#### [Work task]
Your task is to copy every line of the records below that contains "placement".

#### [Data for processing]
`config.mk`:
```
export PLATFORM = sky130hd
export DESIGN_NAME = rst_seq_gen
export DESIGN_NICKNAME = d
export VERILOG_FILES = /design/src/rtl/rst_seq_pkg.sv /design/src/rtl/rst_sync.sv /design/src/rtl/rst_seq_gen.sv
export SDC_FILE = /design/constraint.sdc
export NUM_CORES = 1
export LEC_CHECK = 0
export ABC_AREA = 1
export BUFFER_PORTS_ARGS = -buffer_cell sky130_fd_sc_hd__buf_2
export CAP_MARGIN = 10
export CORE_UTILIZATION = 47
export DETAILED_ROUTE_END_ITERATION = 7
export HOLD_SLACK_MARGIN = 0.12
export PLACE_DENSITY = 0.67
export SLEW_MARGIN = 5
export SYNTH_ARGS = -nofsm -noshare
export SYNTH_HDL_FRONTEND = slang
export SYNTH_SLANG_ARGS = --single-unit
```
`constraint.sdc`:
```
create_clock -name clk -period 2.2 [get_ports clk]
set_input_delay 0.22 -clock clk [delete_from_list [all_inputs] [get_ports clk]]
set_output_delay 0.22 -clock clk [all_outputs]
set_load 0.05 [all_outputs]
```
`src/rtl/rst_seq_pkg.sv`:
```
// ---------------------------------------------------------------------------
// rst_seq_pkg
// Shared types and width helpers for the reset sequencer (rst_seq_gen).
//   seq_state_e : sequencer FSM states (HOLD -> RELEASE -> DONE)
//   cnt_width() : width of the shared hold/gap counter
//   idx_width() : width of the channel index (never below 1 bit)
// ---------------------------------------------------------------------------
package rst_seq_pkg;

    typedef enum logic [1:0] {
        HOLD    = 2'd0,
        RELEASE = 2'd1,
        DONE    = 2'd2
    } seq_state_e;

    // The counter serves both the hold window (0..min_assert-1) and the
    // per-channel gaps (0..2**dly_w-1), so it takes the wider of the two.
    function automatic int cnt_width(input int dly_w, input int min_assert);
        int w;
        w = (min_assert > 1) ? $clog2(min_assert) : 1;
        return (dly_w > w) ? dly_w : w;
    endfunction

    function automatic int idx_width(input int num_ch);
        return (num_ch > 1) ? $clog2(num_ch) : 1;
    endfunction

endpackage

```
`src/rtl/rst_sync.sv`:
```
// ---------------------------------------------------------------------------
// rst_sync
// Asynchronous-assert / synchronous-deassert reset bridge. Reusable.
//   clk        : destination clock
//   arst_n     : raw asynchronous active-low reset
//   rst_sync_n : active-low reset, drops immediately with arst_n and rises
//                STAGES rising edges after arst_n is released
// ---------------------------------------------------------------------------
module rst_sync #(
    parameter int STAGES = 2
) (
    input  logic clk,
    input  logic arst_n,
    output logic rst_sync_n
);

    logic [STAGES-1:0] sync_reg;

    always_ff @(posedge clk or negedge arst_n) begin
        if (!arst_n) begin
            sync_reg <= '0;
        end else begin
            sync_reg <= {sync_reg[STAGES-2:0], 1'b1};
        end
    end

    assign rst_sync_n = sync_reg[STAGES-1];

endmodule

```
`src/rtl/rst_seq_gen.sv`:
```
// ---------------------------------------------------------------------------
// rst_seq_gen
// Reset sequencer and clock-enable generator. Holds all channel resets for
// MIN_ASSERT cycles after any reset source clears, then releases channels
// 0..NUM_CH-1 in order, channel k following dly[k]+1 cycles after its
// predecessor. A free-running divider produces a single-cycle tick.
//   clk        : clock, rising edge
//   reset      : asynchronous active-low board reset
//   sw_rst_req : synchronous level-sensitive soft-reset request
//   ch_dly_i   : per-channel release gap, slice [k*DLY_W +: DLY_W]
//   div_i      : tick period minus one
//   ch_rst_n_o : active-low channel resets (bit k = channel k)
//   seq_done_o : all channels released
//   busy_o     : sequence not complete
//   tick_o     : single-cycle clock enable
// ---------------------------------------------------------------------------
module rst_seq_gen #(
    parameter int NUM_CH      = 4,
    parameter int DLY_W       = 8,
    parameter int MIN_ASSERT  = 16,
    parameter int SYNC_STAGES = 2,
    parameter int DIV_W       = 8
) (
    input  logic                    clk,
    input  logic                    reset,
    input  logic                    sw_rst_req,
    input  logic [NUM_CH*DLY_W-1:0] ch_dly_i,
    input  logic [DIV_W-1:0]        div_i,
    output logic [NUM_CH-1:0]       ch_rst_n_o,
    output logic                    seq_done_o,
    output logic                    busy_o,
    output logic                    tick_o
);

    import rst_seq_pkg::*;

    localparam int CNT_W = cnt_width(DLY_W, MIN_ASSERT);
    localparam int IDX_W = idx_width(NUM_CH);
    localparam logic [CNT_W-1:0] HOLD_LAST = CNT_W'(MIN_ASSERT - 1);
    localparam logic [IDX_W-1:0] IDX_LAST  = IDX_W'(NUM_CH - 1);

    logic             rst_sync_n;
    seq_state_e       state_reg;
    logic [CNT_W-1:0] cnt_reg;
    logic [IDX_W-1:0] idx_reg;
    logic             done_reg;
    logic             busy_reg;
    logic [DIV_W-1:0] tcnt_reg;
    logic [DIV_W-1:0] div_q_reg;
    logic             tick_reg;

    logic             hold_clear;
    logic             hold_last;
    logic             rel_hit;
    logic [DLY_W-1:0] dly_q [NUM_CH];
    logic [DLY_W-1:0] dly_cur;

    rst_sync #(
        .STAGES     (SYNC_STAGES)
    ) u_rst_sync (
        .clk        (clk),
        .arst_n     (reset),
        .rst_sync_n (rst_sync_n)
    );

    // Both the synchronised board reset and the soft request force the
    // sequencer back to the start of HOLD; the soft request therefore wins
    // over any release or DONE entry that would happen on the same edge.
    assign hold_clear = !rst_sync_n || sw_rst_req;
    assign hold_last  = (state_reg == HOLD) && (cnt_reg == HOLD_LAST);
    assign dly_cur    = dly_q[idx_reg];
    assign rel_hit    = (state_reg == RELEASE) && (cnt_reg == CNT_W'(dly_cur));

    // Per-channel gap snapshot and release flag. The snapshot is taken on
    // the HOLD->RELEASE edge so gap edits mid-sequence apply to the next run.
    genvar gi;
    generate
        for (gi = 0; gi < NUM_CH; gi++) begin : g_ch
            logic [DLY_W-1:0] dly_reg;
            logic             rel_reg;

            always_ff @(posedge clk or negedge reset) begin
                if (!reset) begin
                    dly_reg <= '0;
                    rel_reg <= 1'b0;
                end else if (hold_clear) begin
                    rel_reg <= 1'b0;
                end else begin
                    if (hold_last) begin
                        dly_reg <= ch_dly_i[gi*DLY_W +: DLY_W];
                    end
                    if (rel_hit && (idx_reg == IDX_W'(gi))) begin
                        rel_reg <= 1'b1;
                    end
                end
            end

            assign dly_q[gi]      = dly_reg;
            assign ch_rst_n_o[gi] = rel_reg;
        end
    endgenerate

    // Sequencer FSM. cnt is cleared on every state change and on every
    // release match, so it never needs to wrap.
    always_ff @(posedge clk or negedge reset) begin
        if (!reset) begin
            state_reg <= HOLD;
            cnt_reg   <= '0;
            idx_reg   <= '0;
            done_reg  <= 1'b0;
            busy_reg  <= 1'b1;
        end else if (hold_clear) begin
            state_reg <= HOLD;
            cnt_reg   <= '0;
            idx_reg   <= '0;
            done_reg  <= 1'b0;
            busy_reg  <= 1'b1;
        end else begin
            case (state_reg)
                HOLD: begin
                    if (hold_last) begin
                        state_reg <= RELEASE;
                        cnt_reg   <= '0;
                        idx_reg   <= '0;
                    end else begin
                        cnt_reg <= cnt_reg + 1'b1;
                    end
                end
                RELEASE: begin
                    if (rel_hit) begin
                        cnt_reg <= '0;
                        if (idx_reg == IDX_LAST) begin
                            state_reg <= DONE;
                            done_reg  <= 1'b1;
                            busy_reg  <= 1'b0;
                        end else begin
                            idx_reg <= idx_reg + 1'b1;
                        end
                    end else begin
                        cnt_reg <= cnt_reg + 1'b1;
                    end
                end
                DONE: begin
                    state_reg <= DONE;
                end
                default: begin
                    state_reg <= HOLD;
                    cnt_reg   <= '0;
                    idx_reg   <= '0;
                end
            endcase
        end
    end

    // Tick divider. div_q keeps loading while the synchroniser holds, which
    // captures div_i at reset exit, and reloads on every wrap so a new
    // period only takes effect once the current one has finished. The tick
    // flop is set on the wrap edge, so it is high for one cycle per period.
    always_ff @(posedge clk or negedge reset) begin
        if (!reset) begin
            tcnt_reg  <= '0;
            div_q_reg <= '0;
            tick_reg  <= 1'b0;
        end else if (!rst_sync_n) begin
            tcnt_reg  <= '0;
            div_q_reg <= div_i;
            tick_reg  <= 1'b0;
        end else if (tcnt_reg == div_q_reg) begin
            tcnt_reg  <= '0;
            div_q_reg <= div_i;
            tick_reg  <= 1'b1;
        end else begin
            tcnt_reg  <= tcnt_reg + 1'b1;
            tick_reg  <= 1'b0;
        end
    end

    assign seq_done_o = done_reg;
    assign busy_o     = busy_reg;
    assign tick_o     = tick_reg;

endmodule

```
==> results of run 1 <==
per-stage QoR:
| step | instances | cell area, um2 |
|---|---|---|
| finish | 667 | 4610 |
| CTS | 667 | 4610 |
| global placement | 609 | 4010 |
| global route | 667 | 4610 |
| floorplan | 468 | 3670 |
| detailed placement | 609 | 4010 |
--
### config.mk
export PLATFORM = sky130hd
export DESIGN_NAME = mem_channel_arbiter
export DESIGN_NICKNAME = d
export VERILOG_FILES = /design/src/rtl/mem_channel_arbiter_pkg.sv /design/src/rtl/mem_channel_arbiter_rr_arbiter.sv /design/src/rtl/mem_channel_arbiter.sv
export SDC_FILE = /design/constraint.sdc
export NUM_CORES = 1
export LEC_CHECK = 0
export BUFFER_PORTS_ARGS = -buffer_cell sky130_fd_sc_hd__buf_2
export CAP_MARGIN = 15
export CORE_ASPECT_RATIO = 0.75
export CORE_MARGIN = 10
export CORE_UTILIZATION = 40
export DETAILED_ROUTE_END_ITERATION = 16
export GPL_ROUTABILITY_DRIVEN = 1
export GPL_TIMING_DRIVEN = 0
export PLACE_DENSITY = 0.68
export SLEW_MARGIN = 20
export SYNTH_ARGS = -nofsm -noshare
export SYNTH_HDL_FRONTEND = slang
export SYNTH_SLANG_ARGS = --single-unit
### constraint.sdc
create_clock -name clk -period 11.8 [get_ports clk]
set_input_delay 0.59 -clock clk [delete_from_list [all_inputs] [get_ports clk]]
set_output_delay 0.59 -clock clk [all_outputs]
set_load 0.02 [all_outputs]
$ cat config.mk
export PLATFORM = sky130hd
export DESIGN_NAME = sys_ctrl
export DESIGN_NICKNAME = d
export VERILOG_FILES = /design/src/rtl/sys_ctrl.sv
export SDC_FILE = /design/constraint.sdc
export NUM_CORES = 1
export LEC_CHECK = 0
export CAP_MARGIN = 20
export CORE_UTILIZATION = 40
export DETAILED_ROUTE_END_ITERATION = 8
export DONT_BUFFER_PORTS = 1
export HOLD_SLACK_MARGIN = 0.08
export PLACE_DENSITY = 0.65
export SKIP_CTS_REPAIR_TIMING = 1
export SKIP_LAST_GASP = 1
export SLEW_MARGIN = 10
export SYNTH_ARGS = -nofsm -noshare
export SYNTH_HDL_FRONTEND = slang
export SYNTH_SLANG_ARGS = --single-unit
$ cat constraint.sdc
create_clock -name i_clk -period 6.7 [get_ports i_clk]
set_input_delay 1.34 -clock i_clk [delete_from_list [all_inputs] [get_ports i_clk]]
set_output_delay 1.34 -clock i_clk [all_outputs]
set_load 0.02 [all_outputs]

#### [Worked solution]
| global placement | 609 | 4010 |
| detailed placement | 609 | 4010 |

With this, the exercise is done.